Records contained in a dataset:
◇ ◇ ◇ ◇
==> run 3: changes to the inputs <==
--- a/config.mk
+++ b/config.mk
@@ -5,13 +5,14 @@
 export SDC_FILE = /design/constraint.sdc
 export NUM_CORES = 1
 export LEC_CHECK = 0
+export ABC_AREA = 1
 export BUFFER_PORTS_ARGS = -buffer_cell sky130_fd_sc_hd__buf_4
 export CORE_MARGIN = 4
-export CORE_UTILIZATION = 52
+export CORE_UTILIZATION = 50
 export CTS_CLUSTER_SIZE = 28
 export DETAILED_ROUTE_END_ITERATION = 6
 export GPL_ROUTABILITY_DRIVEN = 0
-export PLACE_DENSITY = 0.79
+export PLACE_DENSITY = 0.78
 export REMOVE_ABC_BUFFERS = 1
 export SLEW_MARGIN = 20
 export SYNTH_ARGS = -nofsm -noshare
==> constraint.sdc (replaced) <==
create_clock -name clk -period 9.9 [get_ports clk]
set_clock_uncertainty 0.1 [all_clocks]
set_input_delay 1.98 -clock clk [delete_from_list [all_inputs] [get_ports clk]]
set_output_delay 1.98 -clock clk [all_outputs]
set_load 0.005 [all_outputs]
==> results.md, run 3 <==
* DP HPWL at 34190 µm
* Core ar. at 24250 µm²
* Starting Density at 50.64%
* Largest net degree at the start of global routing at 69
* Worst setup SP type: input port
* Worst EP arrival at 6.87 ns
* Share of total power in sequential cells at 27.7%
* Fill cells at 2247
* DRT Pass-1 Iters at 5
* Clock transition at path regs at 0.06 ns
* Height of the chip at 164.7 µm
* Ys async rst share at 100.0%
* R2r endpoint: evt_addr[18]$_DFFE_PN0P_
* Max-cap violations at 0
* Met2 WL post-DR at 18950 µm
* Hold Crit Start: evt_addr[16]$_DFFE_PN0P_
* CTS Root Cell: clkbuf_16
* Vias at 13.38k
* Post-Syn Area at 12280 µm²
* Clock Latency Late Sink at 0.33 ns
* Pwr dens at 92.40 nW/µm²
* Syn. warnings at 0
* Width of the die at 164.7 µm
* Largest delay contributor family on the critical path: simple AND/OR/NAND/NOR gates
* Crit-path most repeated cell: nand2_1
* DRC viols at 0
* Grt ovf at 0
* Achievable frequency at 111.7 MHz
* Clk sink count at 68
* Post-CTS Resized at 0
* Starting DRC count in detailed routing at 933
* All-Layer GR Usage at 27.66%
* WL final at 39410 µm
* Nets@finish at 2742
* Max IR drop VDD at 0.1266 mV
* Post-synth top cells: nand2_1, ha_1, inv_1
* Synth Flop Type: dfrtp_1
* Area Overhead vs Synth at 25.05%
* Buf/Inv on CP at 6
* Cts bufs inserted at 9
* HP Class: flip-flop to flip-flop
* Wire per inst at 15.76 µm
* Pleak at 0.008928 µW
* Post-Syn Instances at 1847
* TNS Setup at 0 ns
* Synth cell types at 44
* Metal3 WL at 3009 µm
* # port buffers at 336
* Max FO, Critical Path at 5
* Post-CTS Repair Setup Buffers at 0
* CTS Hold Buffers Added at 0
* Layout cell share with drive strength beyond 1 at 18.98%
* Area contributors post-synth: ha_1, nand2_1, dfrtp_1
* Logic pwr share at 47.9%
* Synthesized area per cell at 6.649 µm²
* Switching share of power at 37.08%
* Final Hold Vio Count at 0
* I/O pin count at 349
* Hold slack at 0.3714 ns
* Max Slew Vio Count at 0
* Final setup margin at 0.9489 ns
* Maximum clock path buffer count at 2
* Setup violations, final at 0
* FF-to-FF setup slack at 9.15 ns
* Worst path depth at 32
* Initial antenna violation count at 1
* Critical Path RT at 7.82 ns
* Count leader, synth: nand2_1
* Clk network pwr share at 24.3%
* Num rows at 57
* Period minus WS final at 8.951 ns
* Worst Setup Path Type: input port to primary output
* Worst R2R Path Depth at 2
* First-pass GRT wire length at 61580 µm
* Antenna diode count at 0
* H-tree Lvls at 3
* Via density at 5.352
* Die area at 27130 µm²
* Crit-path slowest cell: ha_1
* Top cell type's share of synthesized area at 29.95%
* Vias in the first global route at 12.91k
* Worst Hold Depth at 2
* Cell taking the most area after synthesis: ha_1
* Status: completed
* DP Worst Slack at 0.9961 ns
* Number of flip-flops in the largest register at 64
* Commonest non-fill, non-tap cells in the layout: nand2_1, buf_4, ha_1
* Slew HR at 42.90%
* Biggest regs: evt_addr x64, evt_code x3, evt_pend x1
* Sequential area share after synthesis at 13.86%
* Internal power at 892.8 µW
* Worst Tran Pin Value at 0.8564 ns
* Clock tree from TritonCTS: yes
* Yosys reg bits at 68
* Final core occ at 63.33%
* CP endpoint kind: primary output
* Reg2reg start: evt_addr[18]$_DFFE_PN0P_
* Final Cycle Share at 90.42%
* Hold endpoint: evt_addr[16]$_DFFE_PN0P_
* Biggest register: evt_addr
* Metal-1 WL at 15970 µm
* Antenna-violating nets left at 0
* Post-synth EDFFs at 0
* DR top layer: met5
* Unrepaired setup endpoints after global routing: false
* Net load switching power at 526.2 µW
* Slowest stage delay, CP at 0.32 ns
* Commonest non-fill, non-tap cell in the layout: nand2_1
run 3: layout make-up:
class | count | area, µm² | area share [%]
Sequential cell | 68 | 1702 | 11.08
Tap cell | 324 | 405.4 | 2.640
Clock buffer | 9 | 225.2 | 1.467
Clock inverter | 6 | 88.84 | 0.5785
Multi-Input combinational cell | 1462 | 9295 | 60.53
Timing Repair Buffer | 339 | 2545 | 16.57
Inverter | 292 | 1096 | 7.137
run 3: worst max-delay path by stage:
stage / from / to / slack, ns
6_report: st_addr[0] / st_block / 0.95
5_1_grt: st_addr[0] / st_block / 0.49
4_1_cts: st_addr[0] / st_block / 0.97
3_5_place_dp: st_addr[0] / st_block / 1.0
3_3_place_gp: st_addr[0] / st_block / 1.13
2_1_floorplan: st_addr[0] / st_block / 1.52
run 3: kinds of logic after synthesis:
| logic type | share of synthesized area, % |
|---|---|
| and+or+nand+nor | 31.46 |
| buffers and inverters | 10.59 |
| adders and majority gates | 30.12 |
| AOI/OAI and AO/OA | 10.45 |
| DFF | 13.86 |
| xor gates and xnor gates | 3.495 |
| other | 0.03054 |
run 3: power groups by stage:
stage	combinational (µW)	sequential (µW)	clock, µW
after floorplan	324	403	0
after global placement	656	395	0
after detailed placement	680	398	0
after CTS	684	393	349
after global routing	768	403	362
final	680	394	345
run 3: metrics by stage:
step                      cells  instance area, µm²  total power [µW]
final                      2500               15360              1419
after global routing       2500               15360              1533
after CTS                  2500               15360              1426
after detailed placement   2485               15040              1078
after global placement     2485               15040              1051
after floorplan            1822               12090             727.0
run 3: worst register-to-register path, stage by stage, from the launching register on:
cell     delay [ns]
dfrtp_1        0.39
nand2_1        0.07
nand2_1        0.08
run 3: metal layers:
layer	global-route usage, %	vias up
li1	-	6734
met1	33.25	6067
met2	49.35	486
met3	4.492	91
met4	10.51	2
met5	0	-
◇ ◇ ◇ ◇
→ **Problem description**
Repeat the records above exactly, with nothing left out.

→ **Solution**
==> run 3: changes to the inputs <==
--- a/config.mk
+++ b/config.mk
@@ -5,13 +5,14 @@
 export SDC_FILE = /design/constraint.sdc
 export NUM_CORES = 1
 export LEC_CHECK = 0
+export ABC_AREA = 1
 export BUFFER_PORTS_ARGS = -buffer_cell sky130_fd_sc_hd__buf_4
 export CORE_MARGIN = 4
-export CORE_UTILIZATION = 52
+export CORE_UTILIZATION = 50
 export CTS_CLUSTER_SIZE = 28
 export DETAILED_ROUTE_END_ITERATION = 6
 export GPL_ROUTABILITY_DRIVEN = 0
-export PLACE_DENSITY = 0.79
+export PLACE_DENSITY = 0.78
 export REMOVE_ABC_BUFFERS = 1
 export SLEW_MARGIN = 20
 export SYNTH_ARGS = -nofsm -noshare
==> constraint.sdc (replaced) <==
create_clock -name clk -period 9.9 [get_ports clk]
set_clock_uncertainty 0.1 [all_clocks]
set_input_delay 1.98 -clock clk [delete_from_list [all_inputs] [get_ports clk]]
set_output_delay 1.98 -clock clk [all_outputs]
set_load 0.005 [all_outputs]
==> results.md, run 3 <==
* DP HPWL at 34190 µm
* Core ar. at 24250 µm²
* Starting Density at 50.64%
* Largest net degree at the start of global routing at 69
* Worst setup SP type: input port
* Worst EP arrival at 6.87 ns
* Share of total power in sequential cells at 27.7%
* Fill cells at 2247
* DRT Pass-1 Iters at 5
* Clock transition at path regs at 0.06 ns
* Height of the chip at 164.7 µm
* Ys async rst share at 100.0%
* R2r endpoint: evt_addr[18]$_DFFE_PN0P_
* Max-cap violations at 0
* Met2 WL post-DR at 18950 µm
* Hold Crit Start: evt_addr[16]$_DFFE_PN0P_
* CTS Root Cell: clkbuf_16
* Vias at 13.38k
* Post-Syn Area at 12280 µm²
* Clock Latency Late Sink at 0.33 ns
* Pwr dens at 92.40 nW/µm²
* Syn. warnings at 0
* Width of the die at 164.7 µm
* Largest delay contributor family on the critical path: simple AND/OR/NAND/NOR gates
* Crit-path most repeated cell: nand2_1
* DRC viols at 0
* Grt ovf at 0
* Achievable frequency at 111.7 MHz
* Clk sink count at 68
* Post-CTS Resized at 0
* Starting DRC count in detailed routing at 933
* All-Layer GR Usage at 27.66%
* WL final at 39410 µm
* Nets@finish at 2742
* Max IR drop VDD at 0.1266 mV
* Post-synth top cells: nand2_1, ha_1, inv_1
* Synth Flop Type: dfrtp_1
* Area Overhead vs Synth at 25.05%
* Buf/Inv on CP at 6
* Cts bufs inserted at 9
* HP Class: flip-flop to flip-flop
* Wire per inst at 15.76 µm
* Pleak at 0.008928 µW
* Post-Syn Instances at 1847
* TNS Setup at 0 ns
* Synth cell types at 44
* Metal3 WL at 3009 µm
* # port buffers at 336
* Max FO, Critical Path at 5
* Post-CTS Repair Setup Buffers at 0
* CTS Hold Buffers Added at 0
* Layout cell share with drive strength beyond 1 at 18.98%
* Area contributors post-synth: ha_1, nand2_1, dfrtp_1
* Logic pwr share at 47.9%
* Synthesized area per cell at 6.649 µm²
* Switching share of power at 37.08%
* Final Hold Vio Count at 0
* I/O pin count at 349
* Hold slack at 0.3714 ns
* Max Slew Vio Count at 0
* Final setup margin at 0.9489 ns
* Maximum clock path buffer count at 2
* Setup violations, final at 0
* FF-to-FF setup slack at 9.15 ns
* Worst path depth at 32
* Initial antenna violation count at 1
* Critical Path RT at 7.82 ns
* Count leader, synth: nand2_1
* Clk network pwr share at 24.3%
* Num rows at 57
* Period minus WS final at 8.951 ns
* Worst Setup Path Type: input port to primary output
* Worst R2R Path Depth at 2
* First-pass GRT wire length at 61580 µm
* Antenna diode count at 0
* H-tree Lvls at 3
* Via density at 5.352
* Die area at 27130 µm²
* Crit-path slowest cell: ha_1
* Top cell type's share of synthesized area at 29.95%
* Vias in the first global route at 12.91k
* Worst Hold Depth at 2
* Cell taking the most area after synthesis: ha_1
* Status: completed
* DP Worst Slack at 0.9961 ns
* Number of flip-flops in the largest register at 64
* Commonest non-fill, non-tap cells in the layout: nand2_1, buf_4, ha_1
* Slew HR at 42.90%
* Biggest regs: evt_addr x64, evt_code x3, evt_pend x1
* Sequential area share after synthesis at 13.86%
* Internal power at 892.8 µW
* Worst Tran Pin Value at 0.8564 ns
* Clock tree from TritonCTS: yes
* Yosys reg bits at 68
* Final core occ at 63.33%
* CP endpoint kind: primary output
* Reg2reg start: evt_addr[18]$_DFFE_PN0P_
* Final Cycle Share at 90.42%
* Hold endpoint: evt_addr[16]$_DFFE_PN0P_
* Biggest register: evt_addr
* Metal-1 WL at 15970 µm
* Antenna-violating nets left at 0
* Post-synth EDFFs at 0
* DR top layer: met5
* Unrepaired setup endpoints after global routing: false
* Net load switching power at 526.2 µW
* Slowest stage delay, CP at 0.32 ns
* Commonest non-fill, non-tap cell in the layout: nand2_1
run 3: layout make-up:
class | count | area, µm² | area share [%]
Sequential cell | 68 | 1702 | 11.08
Tap cell | 324 | 405.4 | 2.640
Clock buffer | 9 | 225.2 | 1.467
Clock inverter | 6 | 88.84 | 0.5785
Multi-Input combinational cell | 1462 | 9295 | 60.53
Timing Repair Buffer | 339 | 2545 | 16.57
Inverter | 292 | 1096 | 7.137
run 3: worst max-delay path by stage:
stage / from / to / slack, ns
6_report: st_addr[0] / st_block / 0.95
5_1_grt: st_addr[0] / st_block / 0.49
4_1_cts: st_addr[0] / st_block / 0.97
3_5_place_dp: st_addr[0] / st_block / 1.0
3_3_place_gp: st_addr[0] / st_block / 1.13
2_1_floorplan: st_addr[0] / st_block / 1.52
run 3: kinds of logic after synthesis:
| logic type | share of synthesized area, % |
|---|---|
| and+or+nand+nor | 31.46 |
| buffers and inverters | 10.59 |
| adders and majority gates | 30.12 |
| AOI/OAI and AO/OA | 10.45 |
| DFF | 13.86 |
| xor gates and xnor gates | 3.495 |
| other | 0.03054 |
run 3: power groups by stage:
stage	combinational (µW)	sequential (µW)	clock, µW
after floorplan	324	403	0
after global placement	656	395	0
after detailed placement	680	398	0
after CTS	684	393	349
after global routing	768	403	362
final	680	394	345
run 3: metrics by stage:
step                      cells  instance area, µm²  total power [µW]
final                      2500               15360              1419
after global routing       2500               15360              1533
after CTS                  2500               15360              1426
after detailed placement   2485               15040              1078
after global placement     2485               15040              1051
after floorplan            1822               12090             727.0
run 3: worst register-to-register path, stage by stage, from the launching register on:
cell     delay [ns]
dfrtp_1        0.39
nand2_1        0.07
nand2_1        0.08
run 3: metal layers:
layer	global-route usage, %	vias up
li1	-	6734
met1	33.25	6067
met2	49.35	486
met3	4.492	91
met4	10.51	2
met5	0	-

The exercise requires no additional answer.